**Problem statement**
Each line of the records below that contains "default" needs to be copied.

**The records**
### config.mk
export PLATFORM = sky130hd
export DESIGN_NAME = psr_core
export DESIGN_NICKNAME = d
export VERILOG_FILES = /design/src/rtl/psr_pkg.sv /design/src/rtl/psr_upd.sv /design/src/rtl/psr_rchk.sv /design/src/rtl/psr_marker.sv /design/src/rtl/psr_core.sv
export SDC_FILE = /design/constraint.sdc
export NUM_CORES = 1
export LEC_CHECK = 0
export BUFFER_PORTS_ARGS = -buffer_cell sky130_fd_sc_hd__buf_2
export CAP_MARGIN = 0
export CORE_MARGIN = 3
export CORE_UTILIZATION = 39
export CTS_CLUSTER_SIZE = 14
export DETAILED_ROUTE_END_ITERATION = 8
export GPL_TIMING_DRIVEN = 0
export PLACE_DENSITY = 0.75
export SLEW_MARGIN = 40
export SYNTH_ARGS = -nofsm -noshare
export SYNTH_HDL_FRONTEND = slang
export SYNTH_SLANG_ARGS = --single-unit
### constraint.sdc
create_clock -name clk -period 1.5 [get_ports clk]
set_clock_uncertainty 0.2 [all_clocks]
set_input_delay 0.225 -clock clk [delete_from_list [all_inputs] [get_ports clk]]
set_output_delay 0.225 -clock clk [all_outputs]
set_load 0.05 [all_outputs]
### src/rtl/psr_pkg.sv
package psr_pkg;
  parameter int FLAG_W = 5;
  parameter int SEG_W  = 8;
  localparam int WORD_W = 3 + FLAG_W + SEG_W;

  typedef struct packed {
    logic              priv;
    logic              xie;
    logic              ute;
    logic [FLAG_W-1:0] flg;
    logic [SEG_W-1:0]  seg;
  } psw_t;

  localparam psw_t PSW_RESET = '{priv: 1'b1, xie: 1'b0, ute: 1'b0,
                                 flg: '0, seg: '0};
endpackage
===== src/rtl/ers_pkg.sv =====
package ers_pkg;

    typedef enum logic [2:0] {
        ST_IDLE,
        ST_CHECK,
        ST_ISSUE,
        ST_ADVANCE,
        ST_DONE,
        ST_FAIL,
        ST_REJECT
    } seq_state_t;

endpackage


===== src/rtl/ers_req_check.sv =====
module ers_req_check #(
    parameter int unsigned ADDR_W  = 32,
    parameter int unsigned LO_BLK  = 16384,
    parameter int unsigned LO_END  = 131072,
    parameter int unsigned HI_BLK  = 131072,
    parameter int unsigned DEV_END = 4194304
) (
    input  logic [ADDR_W-1:0] addr_i,
    input  logic [ADDR_W-1:0] len_i,
    output logic              too_far_o,
    output logic              empty_o,
    output logic              start_bad_o,
    output logic              end_bad_o
);
    localparam logic [ADDR_W:0] DEV_E   = (ADDR_W+1)'(DEV_END);
    localparam logic [ADDR_W:0] LO_E    = (ADDR_W+1)'(LO_END);
    localparam logic [ADDR_W:0] LO_MASK = (ADDR_W+1)'(LO_BLK - 1);
    localparam logic [ADDR_W:0] HI_MASK = (ADDR_W+1)'(HI_BLK - 1);

    logic [ADDR_W:0] start_w;
    logic [ADDR_W:0] end_w;
    logic            start_hi;
    logic            end_hi;

    always_comb begin
        start_w   = {1'b0, addr_i};
        end_w     = start_w + {1'b0, len_i};
        start_hi  = (start_w >= LO_E);
        end_hi    = (end_w >= LO_E);
        too_far_o = (end_w > DEV_E);
        empty_o   = (len_i == '0);
        start_bad_o = start_hi ? ((start_w & HI_MASK) != '0)
                               : ((start_w & LO_MASK) != '0);
        end_bad_o   = end_hi   ? ((end_w & HI_MASK) != '0)
                               : ((end_w & LO_MASK) != '0);
    end
endmodule


===== src/rtl/ers_walker.sv =====
module ers_walker #(
    parameter int unsigned ADDR_W = 32,
    parameter int unsigned LO_BLK = 16384,
    parameter int unsigned LO_END = 131072,
    parameter int unsigned HI_BLK = 131072
) (
    input  logic              clk,
    input  logic              rst_n,
    input  logic              load_i,
    input  logic              step_i,
    input  logic [ADDR_W-1:0] ld_addr_i,
    input  logic [ADDR_W-1:0] ld_len_i,
    output logic [ADDR_W-1:0] cur_addr_o,
    output logic [ADDR_W-1:0] rem_o,
    output logic              in_hi_o,
    output logic              rem_zero_o
);
    localparam logic [ADDR_W-1:0] LO_B = ADDR_W'(LO_BLK);
    localparam logic [ADDR_W-1:0] HI_B = ADDR_W'(HI_BLK);
    localparam logic [ADDR_W-1:0] LO_E = ADDR_W'(LO_END);

    logic [ADDR_W-1:0] blk;
    logic [ADDR_W-1:0] next_addr;

    always_comb begin
        blk       = in_hi_o ? HI_B : LO_B;
        next_addr = cur_addr_o + blk;
    end

    always_ff @(posedge clk or negedge rst_n) begin
        if (!rst_n) begin
            cur_addr_o <= '0;
            rem_o      <= '0;
            in_hi_o    <= 1'b0;
        end else if (load_i) begin
            cur_addr_o <= ld_addr_i;
            rem_o      <= ld_len_i;
            in_hi_o    <= (ld_addr_i >= LO_E);
        end else if (step_i) begin
            cur_addr_o <= next_addr;
            rem_o      <= rem_o - blk;
            if (!in_hi_o && next_addr == LO_E)
                in_hi_o <= 1'b1;
        end
    end

    assign rem_zero_o = (rem_o == '0);


    no_underflow_chk: assert property (@(posedge clk) disable iff (!rst_n)
        step_i |-> (rem_o >= blk));


    region_forward_chk: assert property (@(posedge clk) disable iff (!rst_n)
        (in_hi_o && !load_i) |=> in_hi_o);
endmodule


===== src/rtl/erase_range_seq.sv =====
module erase_range_seq
    import ers_pkg::*;
#(
    parameter int unsigned ADDR_W      = 32,
    parameter int unsigned BUS_BYTES   = 4,
    parameter int unsigned LO_BLK_WRDS = 4096,
    parameter int unsigned LO_NBLK     = 8,
    parameter int unsigned HI_BLK_WRDS = 32768,
    parameter int unsigned HI_NBLK     = 31
) (
    input  logic              clk,
    input  logic              rst_n,
    input  logic              start_i,
    input  logic [ADDR_W-1:0] start_addr_i,
    input  logic [ADDR_W-1:0] start_len_i,
    output logic              busy_o,
    output logic              done_o,
    output logic              fail_o,
    output logic              reject_o,
    output logic              erase_req_o,
    output logic [ADDR_W-1:0] erase_addr_o,
    input  logic              erase_ack_i,
    input  logic              erase_bad_i
);
    localparam int unsigned LO_BLK  = BUS_BYTES * LO_BLK_WRDS;
    localparam int unsigned HI_BLK  = BUS_BYTES * HI_BLK_WRDS;
    localparam int unsigned LO_END  = LO_BLK * LO_NBLK;
    localparam int unsigned DEV_END = LO_END + HI_BLK * HI_NBLK;

    seq_state_t        state_q, state_d;
    logic              load, step;
    logic [ADDR_W-1:0] cur_addr, rem;
    logic              in_hi, rem_zero;
    logic              too_far, empty, start_bad, end_bad;

    ers_walker #(
        .ADDR_W(ADDR_W), .LO_BLK(LO_BLK), .LO_END(LO_END), .HI_BLK(HI_BLK)
    ) u_walk (
        .clk(clk), .rst_n(rst_n), .load_i(load), .step_i(step),
        .ld_addr_i(start_addr_i), .ld_len_i(start_len_i),
        .cur_addr_o(cur_addr), .rem_o(rem), .in_hi_o(in_hi),
        .rem_zero_o(rem_zero)
    );

    ers_req_check #(
        .ADDR_W(ADDR_W), .LO_BLK(LO_BLK), .LO_END(LO_END),
        .HI_BLK(HI_BLK), .DEV_END(DEV_END)
    ) u_chk (
        .addr_i(cur_addr), .len_i(rem), .too_far_o(too_far),
        .empty_o(empty), .start_bad_o(start_bad), .end_bad_o(end_bad)
    );

    // state register
    always_ff @(posedge clk or negedge rst_n) begin
        if (!rst_n) state_q <= ST_IDLE;
        else        state_q <= state_d;
    end

    // next state and walker controls
    always_comb begin
        state_d = state_q;
        load    = 1'b0;
        step    = 1'b0;
        unique case (state_q)
            ST_IDLE: begin
                if (start_i) begin
                    load    = 1'b1;
                    state_d = ST_CHECK;
                end
            end
            ST_CHECK: begin
                if (too_far)                 state_d = ST_REJECT;
                else if (empty)              state_d = ST_DONE;
                else if (start_bad || end_bad) state_d = ST_REJECT;
                else                         state_d = ST_ISSUE;
            end
            ST_ISSUE: begin
                if (erase_ack_i) begin
                    if (erase_bad_i) state_d = ST_FAIL;
                    else begin
                        step    = 1'b1;
                        state_d = ST_ADVANCE;
                    end
                end
            end
            ST_ADVANCE: state_d = rem_zero ? ST_DONE : ST_ISSUE;
            ST_DONE, ST_FAIL, ST_REJECT: state_d = ST_IDLE;
            default: state_d = ST_IDLE;
        endcase
    end

    // outputs
    always_comb begin
        busy_o       = (state_q != ST_IDLE);
        done_o       = (state_q == ST_DONE);
        fail_o       = (state_q == ST_FAIL);
        reject_o     = (state_q == ST_REJECT);
        erase_req_o  = (state_q == ST_ISSUE);
        erase_addr_o = cur_addr;
    end


    req_hold_chk: assert property (@(posedge clk) disable iff (!rst_n)
        (erase_req_o && !erase_ack_i) |=> (erase_req_o && $stable(erase_addr_o)));


    req_gap_chk: assert property (@(posedge clk) disable iff (!rst_n)
        (erase_req_o && erase_ack_i) |=> !erase_req_o);


    fail_stop_chk: assert property (@(posedge clk) disable iff (!rst_n)
        (erase_req_o && erase_ack_i && erase_bad_i) |=> (fail_o && !erase_req_o));


    one_outcome_chk: assert property (@(posedge clk) disable iff (!rst_n)
        $onehot0({done_o, fail_o, reject_o}));


    outcome_pulse_chk: assert property (@(posedge clk) disable iff (!rst_n)
        (done_o || fail_o || reject_o) |=> !(done_o || fail_o || reject_o || busy_o));


    cmd_aligned_chk: assert property (@(posedge clk) disable iff (!rst_n)
        erase_req_o |-> ((erase_addr_o & ADDR_W'(in_hi ? HI_BLK - 1 : LO_BLK - 1)) == '0));


    cmd_in_range_chk: assert property (@(posedge clk) disable iff (!rst_n)
        erase_req_o |-> ({1'b0, erase_addr_o} < (ADDR_W+1)'(DEV_END)));


    busy_ignore_chk: assert property (@(posedge clk) disable iff (!rst_n)
        (busy_o && start_i) |=> (state_q != ST_CHECK));
endmodule


===== config.mk =====
export PLATFORM = sky130hd
export DESIGN_NAME = erase_range_seq
export DESIGN_NICKNAME = d
export VERILOG_FILES = /design/src/rtl/ers_pkg.sv /design/src/rtl/ers_req_check.sv /design/src/rtl/ers_walker.sv /design/src/rtl/erase_range_seq.sv
export SDC_FILE = /design/constraint.sdc
export NUM_CORES = 1
export LEC_CHECK = 0
export BUFFER_PORTS_ARGS = -buffer_cell sky130_fd_sc_hd__buf_2
export CAP_MARGIN = 20
export CORE_MARGIN = 4
export CORE_UTILIZATION = 48
export CTS_CLUSTER_SIZE = 24
export DETAILED_ROUTE_END_ITERATION = 12
export GPL_ROUTABILITY_DRIVEN = 0
export PLACE_DENSITY = 0.74
export SLEW_MARGIN = 20
export SYNTH_ARGS = -nofsm -noshare
export SYNTH_HDL_FRONTEND = slang
export SYNTH_SLANG_ARGS = --single-unit

===== constraint.sdc =====
create_clock -name clk -period 4.2 [get_ports clk]
set_input_delay 0 -clock clk [delete_from_list [all_inputs] [get_ports clk]]
set_output_delay 0 -clock clk [all_outputs]
set_load 0.01 [all_outputs]
`src/rtl/vpic_pkg.sv`:
```
package vpic_pkg;

    typedef enum logic [1:0] {
        ST_IDLE  = 2'd0,
        ST_RAISE = 2'd1,
        ST_HOLD  = 2'd2
    } vpic_state_e;

    localparam logic [1:0] ADDR_CFG = 2'd0;
    localparam logic [1:0] ADDR_MSK = 2'd1;
    localparam logic [1:0] ADDR_ISR = 2'd2;
    localparam logic [1:0] ADDR_VEC = 2'd3;

    localparam int CFG_EN_BIT  = 7;
    localparam int CFG_LVL_LSB = 13;
    localparam int VEC_LSB     = 11;
    localparam int ACK_BIT     = 0;

endpackage

```
`src/rtl/vpic_prio_enc.sv`:
```
// Highest-index set bit finder.
module vpic_prio_enc #(
    parameter int W  = 32,
    parameter int IW = $clog2(W)
) (
    input  logic [W-1:0]  req,
    output logic [IW-1:0] idx,
    output logic          any
);
    always_comb begin
        idx = '0;
        any = 1'b0;
        for (int i = 0; i < W; i++) begin
            if (req[i]) begin
                idx = IW'(i);
                any = 1'b1;
            end
        end
    end
endmodule

```
`src/rtl/vpic_gate.sv`:
```
// Per-source eligibility: pending, unmasked, not in service, above the service level.
module vpic_gate #(
    parameter int NSRC = 31,
    parameter int VW   = 5
) (
    input  logic [NSRC:1] src,
    input  logic [NSRC:1] mask,
    input  logic [NSRC:1] isr,
    input  logic [VW-1:0] isr_top,
    input  logic          isr_any,
    output logic [NSRC:1] elig
);
    for (genvar v = 1; v <= NSRC; v++) begin : g_src
        assign elig[v] = src[v] & mask[v] & ~isr[v] &
                         (~isr_any | (VW'(v) > isr_top));
    end
endmodule

```
`src/rtl/vpic_regs.sv`:
```
module vpic_regs
    import vpic_pkg::*;
#(
    parameter int NSRC = 31,
    parameter int VW   = 5,
    parameter int LVLW = 3
) (
    input  logic            clk,
    input  logic            rst_n,
    input  logic            wr,
    input  logic [1:0]      addr,
    input  logic [31:0]     wdata,
    input  logic            ack_set,
    input  logic [VW-1:0]   ack_vec,
    output logic            cfg_en,
    output logic [LVLW-1:0] cfg_lvl,
    output logic [NSRC:1]   mask,
    output logic [NSRC:1]   isr
);
    logic            en_q;
    logic [LVLW-1:0] lvl_q;
    logic [NSRC:1]   mask_q;
    logic [NSRC:1]   isr_q;
    logic [NSRC:1]   isr_d;
    logic            unused_wd0;

    assign unused_wd0 = wdata[0];

    always_comb begin
        isr_d = isr_q;
        if (wr && addr == ADDR_ISR) begin
            isr_d = isr_q & ~wdata[NSRC:1];
        end
        if (ack_set) begin
            for (int v = 1; v <= NSRC; v++) begin
                if (ack_vec == VW'(v)) begin
                    isr_d[v] = 1'b1;
                end
            end
        end
    end

    always_ff @(posedge clk or negedge rst_n) begin
        if (!rst_n) begin
            en_q   <= 1'b0;
            lvl_q  <= '0;
            mask_q <= '0;
            isr_q  <= '0;
        end else begin
            if (wr && addr == ADDR_CFG) begin
                en_q  <= wdata[CFG_EN_BIT];
                lvl_q <= wdata[CFG_LVL_LSB +: LVLW];
            end
            if (wr && addr == ADDR_MSK) begin
                mask_q <= wdata[NSRC:1];
            end
            isr_q <= isr_d;
        end
    end

    assign cfg_en  = en_q;
    assign cfg_lvl = lvl_q;
    assign mask    = mask_q;
    assign isr     = isr_q;

    // after an in-service write, every bit written as 1 reads cleared
    p_isr_w1c_r7: assert property (@(posedge clk) disable iff (!rst_n)
        (wr && addr == ADDR_ISR) |=> ((isr_q & $past(wdata[NSRC:1])) == '0));

endmodule

```
`src/rtl/vpic_top.sv`:
```
module vpic_top
    import vpic_pkg::*;
#(
    parameter int NSRC   = 31,
    parameter int NLINES = 8
) (
    input  logic              clk,
    input  logic              rst_n,
    input  logic [NSRC:1]     irq_src,
    input  logic              bus_wr,
    input  logic              bus_rd,
    input  logic [1:0]        bus_addr,
    input  logic [31:0]       bus_wdata,
    output logic [31:0]       bus_rdata,
    output logic [NLINES-1:0] cpu_irq
);
    localparam int VW   = $clog2(NSRC + 1);
    localparam int LVLW = $clog2(NLINES);
    localparam int VECN = NSRC + 1;
    localparam logic [VW-1:0] ERR_VEC = '0;

    vpic_state_e     st_q, st_d;
    logic [VW-1:0]   vec_q;
    logic            cfg_en;
    logic [LVLW-1:0] cfg_lvl;
    logic [NSRC:1]   mask, isr, elig;
    logic [VW-1:0]   isr_top, win_idx;
    logic            isr_any, win_any;
    logic            ack;
    logic            vec_read;

    assign ack      = bus_wr && bus_addr == ADDR_VEC && bus_wdata[ACK_BIT]
                      && st_q != ST_HOLD;
    assign vec_read = bus_rd && bus_addr == ADDR_VEC;

    vpic_regs #(.NSRC(NSRC), .VW(VW), .LVLW(LVLW)) u_regs (
        .clk     (clk),
        .rst_n   (rst_n),
        .wr      (bus_wr),
        .addr    (bus_addr),
        .wdata   (bus_wdata),
        .ack_set (ack && win_any),
        .ack_vec (win_idx),
        .cfg_en  (cfg_en),
        .cfg_lvl (cfg_lvl),
        .mask    (mask),
        .isr     (isr)
    );

    vpic_prio_enc #(.W(VECN), .IW(VW)) u_isr_enc (
        .req ({isr, 1'b0}),
        .idx (isr_top),
        .any (isr_any)
    );

    vpic_gate #(.NSRC(NSRC), .VW(VW)) u_gate (
        .src     (irq_src),
        .mask    (mask),
        .isr     (isr),
        .isr_top (isr_top),
        .isr_any (isr_any),
        .elig    (elig)
    );

    vpic_prio_enc #(.W(VECN), .IW(VW)) u_win_enc (
        .req ({elig, 1'b0}),
        .idx (win_idx),
        .any (win_any)
    );

    // next-state logic
    always_comb begin
        st_d = st_q;
        unique case (st_q)
            ST_IDLE: begin
                if (ack)                     st_d = ST_HOLD;
                else if (cfg_en && win_any)  st_d = ST_RAISE;
            end
            ST_RAISE: begin
                if (ack)                     st_d = ST_HOLD;
                else if (!cfg_en)            st_d = ST_IDLE;
            end
            ST_HOLD: begin
                if (vec_read)                st_d = ST_IDLE;
            end
            default:                         st_d = ST_IDLE;
        endcase
    end

    // state and vector registers
    always_ff @(posedge clk or negedge rst_n) begin
        if (!rst_n) begin
            st_q  <= ST_IDLE;
            vec_q <= '0;
        end else begin
            st_q <= st_d;
            if (ack) begin
                vec_q <= win_any ? win_idx : ERR_VEC;
            end
        end
    end

    // outputs
    always_comb begin
        cpu_irq = '0;
        if (st_q == ST_RAISE) begin
            cpu_irq[cfg_lvl] = 1'b1;
        end
        unique case (bus_addr)
            ADDR_CFG: bus_rdata = 32'({cfg_lvl, 5'b0, cfg_en, 7'b0});
            ADDR_MSK: bus_rdata = 32'({mask, 1'b0});
            ADDR_ISR: bus_rdata = 32'({isr, 1'b0});
            default:  bus_rdata = 32'({vec_q, {VEC_LSB{1'b0}}});
        endcase
    end

    // never more than one CPU line at once
    p_one_line_r4: assert property (@(posedge clk) disable iff (!rst_n)
        $onehot0(cpu_irq));

    // the request state is only reached with the global enable set
    p_raise_needs_en_r3: assert property (@(posedge clk) disable iff (!rst_n)
        (st_q == ST_RAISE) |-> $past(cfg_en));

    // an acknowledge with a winner marks that winner in service
    p_ack_sets_isr_r6: assert property (@(posedge clk) disable iff (!rst_n)
        (ack && win_any) |=> ({isr, 1'b0} >> $past(win_idx)) & 1);

    // an acknowledge with nothing eligible latches the error vector
    p_err_vec_r9: assert property (@(posedge clk) disable iff (!rst_n)
        (ack && !win_any) |=> (st_q == ST_HOLD && vec_q == ERR_VEC));

    // a winner always ranks above everything in service
    p_holdoff_r8: assert property (@(posedge clk) disable iff (!rst_n)
        (win_any && isr_any) |-> (win_idx > isr_top));

    // no CPU request while a vector waits to be read
    p_hold_quiet_r10: assert property (@(posedge clk) disable iff (!rst_n)
        (st_q == ST_HOLD) |-> (cpu_irq == '0));

endmodule

```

**Solution to the exercise**
            default: state_d = ST_IDLE;
            default:                         st_d = ST_IDLE;
            default:  bus_rdata = 32'({vec_q, {VEC_LSB{1'b0}}});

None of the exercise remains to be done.